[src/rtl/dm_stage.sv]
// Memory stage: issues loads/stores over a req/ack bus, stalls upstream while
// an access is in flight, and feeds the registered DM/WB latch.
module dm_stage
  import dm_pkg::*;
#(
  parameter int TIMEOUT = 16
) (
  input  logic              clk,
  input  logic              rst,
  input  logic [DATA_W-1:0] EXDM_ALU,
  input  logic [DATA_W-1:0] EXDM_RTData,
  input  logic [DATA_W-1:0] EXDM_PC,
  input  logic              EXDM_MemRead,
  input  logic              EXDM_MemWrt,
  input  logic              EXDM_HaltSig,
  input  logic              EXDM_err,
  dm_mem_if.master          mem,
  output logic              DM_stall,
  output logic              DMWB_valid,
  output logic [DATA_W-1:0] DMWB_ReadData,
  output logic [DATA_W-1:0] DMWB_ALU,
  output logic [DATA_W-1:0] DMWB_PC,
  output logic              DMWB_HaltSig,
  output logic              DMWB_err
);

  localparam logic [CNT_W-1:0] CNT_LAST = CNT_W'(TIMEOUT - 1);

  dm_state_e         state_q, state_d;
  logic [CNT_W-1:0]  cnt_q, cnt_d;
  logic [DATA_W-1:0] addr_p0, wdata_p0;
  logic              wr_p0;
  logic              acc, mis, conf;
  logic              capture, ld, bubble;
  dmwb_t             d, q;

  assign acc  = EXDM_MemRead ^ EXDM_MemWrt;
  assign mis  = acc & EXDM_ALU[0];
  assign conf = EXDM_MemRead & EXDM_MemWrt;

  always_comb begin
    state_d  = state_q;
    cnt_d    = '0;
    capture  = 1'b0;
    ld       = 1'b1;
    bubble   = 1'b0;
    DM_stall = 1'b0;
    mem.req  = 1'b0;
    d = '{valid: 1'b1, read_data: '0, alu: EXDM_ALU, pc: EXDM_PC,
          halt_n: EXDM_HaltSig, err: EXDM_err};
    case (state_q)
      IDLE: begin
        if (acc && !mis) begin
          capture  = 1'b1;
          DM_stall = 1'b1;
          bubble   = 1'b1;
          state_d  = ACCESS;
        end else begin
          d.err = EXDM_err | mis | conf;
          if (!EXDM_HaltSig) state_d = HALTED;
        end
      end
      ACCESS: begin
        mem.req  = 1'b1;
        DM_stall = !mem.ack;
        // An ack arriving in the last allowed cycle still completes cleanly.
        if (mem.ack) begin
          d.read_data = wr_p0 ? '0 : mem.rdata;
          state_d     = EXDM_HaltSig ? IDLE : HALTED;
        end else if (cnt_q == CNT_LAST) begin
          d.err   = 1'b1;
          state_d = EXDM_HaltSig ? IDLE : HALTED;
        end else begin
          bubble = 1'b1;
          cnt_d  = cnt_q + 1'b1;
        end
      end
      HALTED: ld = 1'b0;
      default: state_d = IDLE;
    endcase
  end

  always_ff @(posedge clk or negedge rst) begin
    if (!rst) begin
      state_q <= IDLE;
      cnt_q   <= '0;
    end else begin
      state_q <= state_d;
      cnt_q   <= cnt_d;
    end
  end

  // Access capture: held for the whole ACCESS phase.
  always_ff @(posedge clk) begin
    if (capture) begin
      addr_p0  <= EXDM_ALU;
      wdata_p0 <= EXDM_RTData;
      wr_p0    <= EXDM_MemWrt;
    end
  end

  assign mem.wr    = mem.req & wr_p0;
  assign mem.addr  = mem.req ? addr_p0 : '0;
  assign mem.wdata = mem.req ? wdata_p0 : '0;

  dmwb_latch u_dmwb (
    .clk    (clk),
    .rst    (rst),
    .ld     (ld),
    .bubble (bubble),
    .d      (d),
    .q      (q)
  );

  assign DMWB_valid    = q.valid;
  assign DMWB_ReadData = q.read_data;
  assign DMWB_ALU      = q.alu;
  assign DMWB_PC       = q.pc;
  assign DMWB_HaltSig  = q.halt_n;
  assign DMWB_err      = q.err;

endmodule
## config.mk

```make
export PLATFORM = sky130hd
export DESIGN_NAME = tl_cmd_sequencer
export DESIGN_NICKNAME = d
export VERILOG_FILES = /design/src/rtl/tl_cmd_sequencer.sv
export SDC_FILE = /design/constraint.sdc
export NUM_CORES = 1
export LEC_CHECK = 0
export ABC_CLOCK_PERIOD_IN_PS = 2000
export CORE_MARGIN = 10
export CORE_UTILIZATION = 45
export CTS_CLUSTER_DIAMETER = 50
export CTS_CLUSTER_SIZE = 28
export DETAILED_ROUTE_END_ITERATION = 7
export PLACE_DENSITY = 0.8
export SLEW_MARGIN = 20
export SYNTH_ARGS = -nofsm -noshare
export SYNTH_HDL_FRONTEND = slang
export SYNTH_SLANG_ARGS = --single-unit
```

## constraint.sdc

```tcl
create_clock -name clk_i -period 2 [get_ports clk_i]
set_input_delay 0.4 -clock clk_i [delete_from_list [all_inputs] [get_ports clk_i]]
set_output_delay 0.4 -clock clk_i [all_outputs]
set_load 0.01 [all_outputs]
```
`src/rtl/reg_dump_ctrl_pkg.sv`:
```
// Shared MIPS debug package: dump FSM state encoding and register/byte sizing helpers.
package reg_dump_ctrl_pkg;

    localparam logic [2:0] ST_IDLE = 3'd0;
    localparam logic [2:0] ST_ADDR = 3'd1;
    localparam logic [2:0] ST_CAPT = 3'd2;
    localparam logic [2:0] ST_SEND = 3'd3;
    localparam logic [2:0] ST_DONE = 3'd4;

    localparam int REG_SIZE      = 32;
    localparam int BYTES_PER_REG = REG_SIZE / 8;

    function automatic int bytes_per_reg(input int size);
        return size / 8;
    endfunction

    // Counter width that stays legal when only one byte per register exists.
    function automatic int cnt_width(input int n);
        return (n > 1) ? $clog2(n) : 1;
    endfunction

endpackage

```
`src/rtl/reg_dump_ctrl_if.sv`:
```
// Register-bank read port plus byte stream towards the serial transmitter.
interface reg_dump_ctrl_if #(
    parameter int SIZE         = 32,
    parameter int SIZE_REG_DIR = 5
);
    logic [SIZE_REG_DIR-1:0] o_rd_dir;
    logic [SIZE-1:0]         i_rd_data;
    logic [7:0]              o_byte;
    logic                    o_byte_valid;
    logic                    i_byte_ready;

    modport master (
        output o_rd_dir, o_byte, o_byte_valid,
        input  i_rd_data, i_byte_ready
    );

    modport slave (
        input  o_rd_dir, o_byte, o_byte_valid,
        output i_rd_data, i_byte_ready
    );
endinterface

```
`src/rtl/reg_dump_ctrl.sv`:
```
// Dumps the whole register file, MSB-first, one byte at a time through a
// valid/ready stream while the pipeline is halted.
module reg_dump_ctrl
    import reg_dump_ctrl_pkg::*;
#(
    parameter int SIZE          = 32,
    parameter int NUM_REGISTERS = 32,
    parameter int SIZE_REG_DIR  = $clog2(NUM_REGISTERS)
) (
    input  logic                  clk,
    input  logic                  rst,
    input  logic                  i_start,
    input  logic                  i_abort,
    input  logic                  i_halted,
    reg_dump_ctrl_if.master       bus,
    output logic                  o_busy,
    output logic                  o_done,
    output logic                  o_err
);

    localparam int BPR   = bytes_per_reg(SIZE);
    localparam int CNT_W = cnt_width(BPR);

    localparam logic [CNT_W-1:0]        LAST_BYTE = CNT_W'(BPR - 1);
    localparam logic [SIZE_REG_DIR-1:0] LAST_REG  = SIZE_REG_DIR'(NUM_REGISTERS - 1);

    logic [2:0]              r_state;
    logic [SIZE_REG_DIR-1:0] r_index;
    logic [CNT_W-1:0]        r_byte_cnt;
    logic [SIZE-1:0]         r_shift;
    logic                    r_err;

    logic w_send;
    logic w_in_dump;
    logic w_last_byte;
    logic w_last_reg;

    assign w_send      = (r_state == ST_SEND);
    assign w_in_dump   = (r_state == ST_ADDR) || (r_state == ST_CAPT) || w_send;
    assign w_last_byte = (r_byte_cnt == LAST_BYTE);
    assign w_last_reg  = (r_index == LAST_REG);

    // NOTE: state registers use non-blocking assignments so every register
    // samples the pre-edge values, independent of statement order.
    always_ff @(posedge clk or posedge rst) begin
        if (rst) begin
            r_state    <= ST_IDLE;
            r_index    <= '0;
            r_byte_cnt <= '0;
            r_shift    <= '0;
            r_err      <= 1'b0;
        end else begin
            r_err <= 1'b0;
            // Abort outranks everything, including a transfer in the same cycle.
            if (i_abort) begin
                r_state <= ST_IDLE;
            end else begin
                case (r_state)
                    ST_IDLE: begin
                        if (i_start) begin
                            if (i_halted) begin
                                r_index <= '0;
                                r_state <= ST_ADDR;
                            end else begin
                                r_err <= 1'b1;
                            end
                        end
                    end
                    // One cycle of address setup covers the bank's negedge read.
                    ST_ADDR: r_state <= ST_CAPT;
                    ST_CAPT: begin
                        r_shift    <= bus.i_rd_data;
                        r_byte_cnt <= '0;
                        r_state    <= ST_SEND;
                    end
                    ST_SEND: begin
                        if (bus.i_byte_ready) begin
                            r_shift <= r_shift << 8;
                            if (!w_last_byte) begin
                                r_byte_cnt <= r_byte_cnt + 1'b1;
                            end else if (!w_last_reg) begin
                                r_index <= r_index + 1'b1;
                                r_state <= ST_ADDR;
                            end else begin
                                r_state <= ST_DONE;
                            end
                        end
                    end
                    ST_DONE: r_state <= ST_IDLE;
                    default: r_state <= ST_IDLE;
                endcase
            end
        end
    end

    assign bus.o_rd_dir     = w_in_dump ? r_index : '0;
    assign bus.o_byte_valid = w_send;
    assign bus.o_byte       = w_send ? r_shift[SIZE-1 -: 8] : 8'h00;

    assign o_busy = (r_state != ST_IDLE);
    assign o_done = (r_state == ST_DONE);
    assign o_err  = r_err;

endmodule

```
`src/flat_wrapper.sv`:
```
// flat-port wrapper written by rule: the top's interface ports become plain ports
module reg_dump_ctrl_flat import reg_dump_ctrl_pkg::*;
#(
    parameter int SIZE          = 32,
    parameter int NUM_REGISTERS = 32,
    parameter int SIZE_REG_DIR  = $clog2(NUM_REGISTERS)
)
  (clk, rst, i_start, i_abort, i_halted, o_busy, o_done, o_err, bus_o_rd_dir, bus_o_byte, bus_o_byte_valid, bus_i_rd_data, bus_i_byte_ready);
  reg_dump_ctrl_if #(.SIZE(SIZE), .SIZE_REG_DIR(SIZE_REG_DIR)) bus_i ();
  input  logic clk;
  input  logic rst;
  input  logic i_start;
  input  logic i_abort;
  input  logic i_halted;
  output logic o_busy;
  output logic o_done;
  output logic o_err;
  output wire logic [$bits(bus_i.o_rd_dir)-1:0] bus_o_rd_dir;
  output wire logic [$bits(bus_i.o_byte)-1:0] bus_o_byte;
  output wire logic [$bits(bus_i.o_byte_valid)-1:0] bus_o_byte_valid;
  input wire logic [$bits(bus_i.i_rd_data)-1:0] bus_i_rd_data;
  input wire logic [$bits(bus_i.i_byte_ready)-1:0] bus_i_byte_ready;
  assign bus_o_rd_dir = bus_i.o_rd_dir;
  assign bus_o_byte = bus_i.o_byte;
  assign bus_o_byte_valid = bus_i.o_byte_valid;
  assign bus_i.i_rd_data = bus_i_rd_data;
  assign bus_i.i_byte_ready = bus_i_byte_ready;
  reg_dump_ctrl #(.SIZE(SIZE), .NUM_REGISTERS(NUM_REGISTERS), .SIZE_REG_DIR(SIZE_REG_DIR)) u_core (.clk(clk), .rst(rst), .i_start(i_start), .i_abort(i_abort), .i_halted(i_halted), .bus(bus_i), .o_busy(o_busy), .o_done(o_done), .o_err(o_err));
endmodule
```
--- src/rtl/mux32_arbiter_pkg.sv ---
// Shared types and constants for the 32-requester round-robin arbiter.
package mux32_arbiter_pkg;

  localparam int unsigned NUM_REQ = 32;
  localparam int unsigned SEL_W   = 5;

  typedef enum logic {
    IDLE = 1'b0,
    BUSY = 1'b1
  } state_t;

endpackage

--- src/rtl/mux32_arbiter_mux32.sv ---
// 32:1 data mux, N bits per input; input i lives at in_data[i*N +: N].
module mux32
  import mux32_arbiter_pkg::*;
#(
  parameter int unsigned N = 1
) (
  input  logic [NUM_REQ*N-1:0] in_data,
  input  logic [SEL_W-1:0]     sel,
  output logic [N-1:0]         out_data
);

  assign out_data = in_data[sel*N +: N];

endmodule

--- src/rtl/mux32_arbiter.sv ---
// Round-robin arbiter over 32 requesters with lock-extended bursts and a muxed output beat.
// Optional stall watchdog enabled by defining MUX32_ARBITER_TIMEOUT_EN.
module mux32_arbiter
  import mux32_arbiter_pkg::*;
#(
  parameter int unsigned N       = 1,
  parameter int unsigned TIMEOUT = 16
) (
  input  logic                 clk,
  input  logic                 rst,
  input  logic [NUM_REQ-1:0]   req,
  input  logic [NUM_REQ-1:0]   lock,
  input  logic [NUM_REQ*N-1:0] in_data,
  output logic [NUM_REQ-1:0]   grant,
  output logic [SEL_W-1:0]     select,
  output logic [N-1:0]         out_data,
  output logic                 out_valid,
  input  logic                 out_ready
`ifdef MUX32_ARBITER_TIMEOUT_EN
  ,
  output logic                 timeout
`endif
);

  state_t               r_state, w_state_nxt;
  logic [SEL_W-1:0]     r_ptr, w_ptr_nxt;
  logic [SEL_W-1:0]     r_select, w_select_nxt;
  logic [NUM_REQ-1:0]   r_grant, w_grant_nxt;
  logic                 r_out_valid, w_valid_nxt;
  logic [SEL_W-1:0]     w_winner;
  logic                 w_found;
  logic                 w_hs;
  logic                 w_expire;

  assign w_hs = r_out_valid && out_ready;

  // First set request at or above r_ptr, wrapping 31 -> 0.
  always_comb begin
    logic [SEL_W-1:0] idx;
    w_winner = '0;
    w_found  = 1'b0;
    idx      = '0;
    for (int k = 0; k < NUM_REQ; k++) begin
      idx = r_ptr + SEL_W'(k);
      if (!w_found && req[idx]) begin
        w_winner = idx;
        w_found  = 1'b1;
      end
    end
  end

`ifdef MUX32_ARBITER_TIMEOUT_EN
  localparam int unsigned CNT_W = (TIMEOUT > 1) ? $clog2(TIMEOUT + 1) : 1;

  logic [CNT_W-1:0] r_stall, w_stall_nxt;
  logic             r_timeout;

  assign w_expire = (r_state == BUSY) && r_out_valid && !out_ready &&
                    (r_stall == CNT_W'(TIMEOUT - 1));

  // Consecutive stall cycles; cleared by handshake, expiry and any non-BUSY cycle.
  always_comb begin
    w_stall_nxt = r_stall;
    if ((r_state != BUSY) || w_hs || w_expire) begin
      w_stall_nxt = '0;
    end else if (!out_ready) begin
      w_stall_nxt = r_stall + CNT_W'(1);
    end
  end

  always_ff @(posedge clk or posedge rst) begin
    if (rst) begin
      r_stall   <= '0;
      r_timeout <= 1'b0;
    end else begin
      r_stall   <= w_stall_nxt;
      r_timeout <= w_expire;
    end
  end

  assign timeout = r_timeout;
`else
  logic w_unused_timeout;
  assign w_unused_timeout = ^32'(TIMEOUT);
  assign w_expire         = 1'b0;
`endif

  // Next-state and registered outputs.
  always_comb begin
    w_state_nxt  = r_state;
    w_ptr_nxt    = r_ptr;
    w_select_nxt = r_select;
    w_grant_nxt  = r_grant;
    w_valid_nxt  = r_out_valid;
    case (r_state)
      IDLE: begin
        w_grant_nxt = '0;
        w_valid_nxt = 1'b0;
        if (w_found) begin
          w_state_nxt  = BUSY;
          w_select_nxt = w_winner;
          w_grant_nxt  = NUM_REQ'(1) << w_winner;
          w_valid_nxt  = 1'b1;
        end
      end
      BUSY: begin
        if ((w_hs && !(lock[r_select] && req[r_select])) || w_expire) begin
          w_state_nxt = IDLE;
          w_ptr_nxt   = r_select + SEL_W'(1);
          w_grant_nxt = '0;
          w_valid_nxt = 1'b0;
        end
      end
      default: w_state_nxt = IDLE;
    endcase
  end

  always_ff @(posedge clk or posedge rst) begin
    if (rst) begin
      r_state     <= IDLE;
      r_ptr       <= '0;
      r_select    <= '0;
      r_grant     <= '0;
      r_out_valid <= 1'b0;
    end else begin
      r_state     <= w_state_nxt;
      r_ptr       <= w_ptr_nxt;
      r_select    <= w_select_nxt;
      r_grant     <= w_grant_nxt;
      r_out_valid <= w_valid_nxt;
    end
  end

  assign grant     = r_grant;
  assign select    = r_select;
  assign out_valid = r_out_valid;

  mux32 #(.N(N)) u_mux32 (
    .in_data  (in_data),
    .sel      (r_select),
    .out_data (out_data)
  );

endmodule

**What to do:**
Your answer must consist of every line in the listing that contains "bank".

**Answer for the task:**
// Register-bank read port plus byte stream towards the serial transmitter.
                    // One cycle of address setup covers the bank's negedge read.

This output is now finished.